I’m a month into a quantitive analysis course as part of my Associate
of Science in Information Systems Development at CityU, Hong Kong.
Missing most of the first month’s lectures and tutorials, I’ll recap
here the main points gleamed from the lecture notes and try to prepare
for a tutorial at lunchtime tomorrow.
What is quantitive analysis?
A business or financial analysis technique that seeks to
understand behavior by using complex mathematical and statistical
modeling, measurement and research. By assigning a numerical value to
variables, quantitative analysts try to replicate reality
mathematically.Quantitative analysis can be done for a number of reasons such as
measurement, performance evaluation or valuation of a financial
instrument. It can also be used to predict real world events such as
changes in a share price.

Yes, what they said. I could over simplify it by saying the taking of
real data and reinterpreting it to prove a point with data which is not
100% real but fits more conveniently in a PowerPoint
Take a census of 100 people. The REAL data is what 100 people
answered for “Are you male or female?”. Stats are often used selectively
to prove a point, i.e.,
ONLY 1 person in the whole census was female – that proves why crime is so high in this area!
But, in checking the real data, you may see that 45 people wrote “Demi-God” and the rest wrote “Bruce”.
It can be used properly though, which would entail something like:
1% were women and 99% were recorded inaccurately
Averages
The first thing we covered in the lecture I attended on the first
day, were averages.
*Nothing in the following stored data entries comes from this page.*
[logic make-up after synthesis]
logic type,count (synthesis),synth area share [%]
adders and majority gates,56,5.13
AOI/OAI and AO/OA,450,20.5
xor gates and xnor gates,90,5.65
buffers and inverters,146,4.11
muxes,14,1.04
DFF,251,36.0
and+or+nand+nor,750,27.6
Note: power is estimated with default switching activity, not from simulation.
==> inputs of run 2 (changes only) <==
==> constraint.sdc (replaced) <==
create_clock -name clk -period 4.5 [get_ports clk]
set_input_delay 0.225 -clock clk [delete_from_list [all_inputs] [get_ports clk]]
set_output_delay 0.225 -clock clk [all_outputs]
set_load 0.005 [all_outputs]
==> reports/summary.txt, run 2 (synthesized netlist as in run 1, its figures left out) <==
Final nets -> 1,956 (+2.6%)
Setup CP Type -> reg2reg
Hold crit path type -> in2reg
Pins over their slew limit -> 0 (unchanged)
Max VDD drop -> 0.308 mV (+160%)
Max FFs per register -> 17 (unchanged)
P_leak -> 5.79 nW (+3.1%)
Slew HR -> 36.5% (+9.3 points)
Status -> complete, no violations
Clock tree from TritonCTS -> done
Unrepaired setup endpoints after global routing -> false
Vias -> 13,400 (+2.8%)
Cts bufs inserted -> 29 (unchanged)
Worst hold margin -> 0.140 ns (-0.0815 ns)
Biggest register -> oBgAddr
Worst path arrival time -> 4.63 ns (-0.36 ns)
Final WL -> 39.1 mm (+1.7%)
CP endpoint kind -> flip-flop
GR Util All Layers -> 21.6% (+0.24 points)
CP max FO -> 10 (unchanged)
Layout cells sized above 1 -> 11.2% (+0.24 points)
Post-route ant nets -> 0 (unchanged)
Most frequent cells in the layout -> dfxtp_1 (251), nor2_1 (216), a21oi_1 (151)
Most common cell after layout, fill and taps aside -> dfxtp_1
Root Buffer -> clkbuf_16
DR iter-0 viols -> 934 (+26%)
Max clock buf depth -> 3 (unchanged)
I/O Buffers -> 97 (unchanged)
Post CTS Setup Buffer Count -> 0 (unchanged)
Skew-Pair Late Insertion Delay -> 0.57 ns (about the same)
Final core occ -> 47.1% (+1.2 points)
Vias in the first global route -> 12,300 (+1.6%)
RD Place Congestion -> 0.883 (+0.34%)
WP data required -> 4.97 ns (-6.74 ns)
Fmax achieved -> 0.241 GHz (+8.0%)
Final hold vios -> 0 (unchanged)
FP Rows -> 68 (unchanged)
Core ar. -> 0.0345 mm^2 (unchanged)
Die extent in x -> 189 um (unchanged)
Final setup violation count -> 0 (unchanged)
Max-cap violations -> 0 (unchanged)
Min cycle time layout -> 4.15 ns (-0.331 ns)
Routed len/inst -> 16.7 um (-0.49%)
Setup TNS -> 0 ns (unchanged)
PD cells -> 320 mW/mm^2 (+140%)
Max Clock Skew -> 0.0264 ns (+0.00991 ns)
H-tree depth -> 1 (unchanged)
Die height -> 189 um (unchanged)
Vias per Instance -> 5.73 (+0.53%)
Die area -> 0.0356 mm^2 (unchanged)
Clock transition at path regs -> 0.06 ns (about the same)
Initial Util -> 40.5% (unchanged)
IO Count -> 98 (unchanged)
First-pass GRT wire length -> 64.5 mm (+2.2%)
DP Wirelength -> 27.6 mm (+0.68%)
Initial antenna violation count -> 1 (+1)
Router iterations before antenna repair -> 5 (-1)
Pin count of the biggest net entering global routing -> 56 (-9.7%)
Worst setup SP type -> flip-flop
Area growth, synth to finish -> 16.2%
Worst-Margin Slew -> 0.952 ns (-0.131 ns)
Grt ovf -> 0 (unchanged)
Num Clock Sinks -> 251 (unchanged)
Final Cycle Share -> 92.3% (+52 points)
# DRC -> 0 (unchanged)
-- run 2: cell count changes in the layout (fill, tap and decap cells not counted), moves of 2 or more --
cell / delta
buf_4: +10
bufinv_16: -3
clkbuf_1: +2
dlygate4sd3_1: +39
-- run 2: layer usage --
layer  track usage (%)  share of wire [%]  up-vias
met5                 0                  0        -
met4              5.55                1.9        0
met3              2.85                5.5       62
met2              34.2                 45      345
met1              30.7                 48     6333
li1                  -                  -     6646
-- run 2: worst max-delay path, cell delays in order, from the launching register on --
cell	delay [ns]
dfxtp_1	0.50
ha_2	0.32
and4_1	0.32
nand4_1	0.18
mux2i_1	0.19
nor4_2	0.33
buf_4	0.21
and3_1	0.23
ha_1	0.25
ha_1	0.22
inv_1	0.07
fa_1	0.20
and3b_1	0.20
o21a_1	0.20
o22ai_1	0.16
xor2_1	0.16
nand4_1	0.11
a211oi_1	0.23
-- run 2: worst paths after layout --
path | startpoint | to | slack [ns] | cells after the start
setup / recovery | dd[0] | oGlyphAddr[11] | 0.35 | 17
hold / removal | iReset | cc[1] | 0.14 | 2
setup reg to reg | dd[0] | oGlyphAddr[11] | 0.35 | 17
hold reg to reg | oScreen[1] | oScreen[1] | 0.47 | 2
$ cat config.mk
export PLATFORM = sky130hd
export DESIGN_NAME = udp_tx_arb_flat
export DESIGN_NICKNAME = d
export VERILOG_FILES = /design/src/rtl/udp_tx_arb_if.sv /design/src/rtl/udp_tx_arb.sv /design/src/flat_wrapper.sv
export SDC_FILE = /design/constraint.sdc
export NUM_CORES = 1
export LEC_CHECK = 0
export ABC_AREA = 0
export CORE_MARGIN = 2
export CORE_UTILIZATION = 25
export CTS_BUF_LIST = sky130_fd_sc_hd__clkbuf_8
export CTS_CLUSTER_SIZE = 10
export DETAILED_ROUTE_END_ITERATION = 6
export PLACE_DENSITY_LB_ADDON = 0.1
export RECOVER_POWER = 50
export SLEW_MARGIN = 25
export SYNTH_ARGS = -nofsm -noshare
export SYNTH_HDL_FRONTEND = slang
export SYNTH_SLANG_ARGS = --single-unit
$ cat constraint.sdc
create_clock -name gmii_txc -period 2 [get_ports gmii_txc]
set_input_delay 0.4 -clock gmii_txc [delete_from_list [all_inputs] [get_ports gmii_txc]]
set_output_delay 0.4 -clock gmii_txc [all_outputs]
set_load 0.1 [all_outputs]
I learned that is one of the slickest words used by
reporters and analysts to present numbers in a certain way.
Just the word average alone, we assume to mean the sum of all units,
divided by the number of units, but this is not so. Wikipedia gives an
intro:
In mathematics, an average, or central tendency[1] of a
data set is a measure of the “middle” value of the data set. Average is
one form of central tendency. Not all central tendencies should be
considered definitions of average.There are many different descriptive statistics that can be chosen as
a measurement of the central tendency of the data items. These include arithmetic mean, the median and the mode.
Other statistical measures such as the standard deviation and the range
are called measures of spread and describe how spread out the data is.
So, we have at least these 3 words to define different types of averages, which can greatly vary the resulting central tendency (another word for average – I know, I’m already falling asleep!).
Arithmetic mean
This is the one I always associated with the word average (sum of all
units, divided by the number of units) and is the easiest to calculate
for me.. But here is a formula, just to complicate things:

If we have this sample set, , then we will use this formulaic equation to calculate arithmetic mean:

**I still need to get used to reading formulas again after 12 years out of school
One drawback of this method of calculating central tendency, is that
extreme values can greatly affect the central tendency ^1. For such
cases, a better representation of the central tendency may be the median, covered below.
^1 I believe this is why everyone thinks Hong Kong is one of the most
expensive places to live, because you have some extremely high values
affecting the “average”. Actually, most Hong Kong people earn very
little compared to the West, so they are good at living on the cheap
(though the country is far from stable, middle and lower class people
far from content).
more about arithmetic means @ Wikipedia
Median

This one is pretty simple – the value in the middle of an ordered
sample set. You take all values, arrange from lowest to highest and then
grab the middle value. If there is an even number of values in the
sample set, at uni, I (possibly mistakenly) remember being were told to
take the next value higher, but Wikipedia now tells me it should be the
mean of both values either side of the divide… that makes more sense – I
should dust off my lecture notes (actually, they are online
PowerPoints, no dusting required ).
I like this extra definition related to medians from Wikipedia (yes, Wikipedia is easy!):
At most, half the population have values less than the median,
and, at most, half have values greater than the median. If both groups
contain less than half the population, then some of the population is
exactly equal to the median. For example, if a < b < c, then the median of the list {a, b, c} is b, and, if a < b < c < d, then the median of the list {a, b, c, d} is the mean of b and c; i.e., it is (b + c)/2.
Here is a quick image n bit of text gleamed from the Murdoch Uni
website, showing one of those charts which looks like a game of Connect
Four:
The following sample has a mean of 7.69 and median of 7.65:
4.2, 4.4, 5.1, 5.6, 6.0, 6.4, 6.8, 7.1, 7.4, 7.4, 7.9, 8.2, 8.2, 8.7, 9.1, 9.6, 9.6, 10.0, 10.5, 11.6

Mode
The last of the 3 types of measuring central tendency I will cover
here is quite simply the value which occurs most frequently in a sample
set. I’ll use my new best friends, a stem and leaf plot and a something or other plot dot plot to show the number 17 is the most commonly occurring:
This one taken from somewhere on the BBC:

And below is from a spreadsheet in Excel I created:
**Ignore the “Base integer” there, I’m too lazy to remake an image at 3AM….
So, in this format, it is super quick n easy to spot the mode – did you find Wally/Waldo yet?
I need to make some notes for myself of the terminology used for populations and different types of sample sets… after a nap!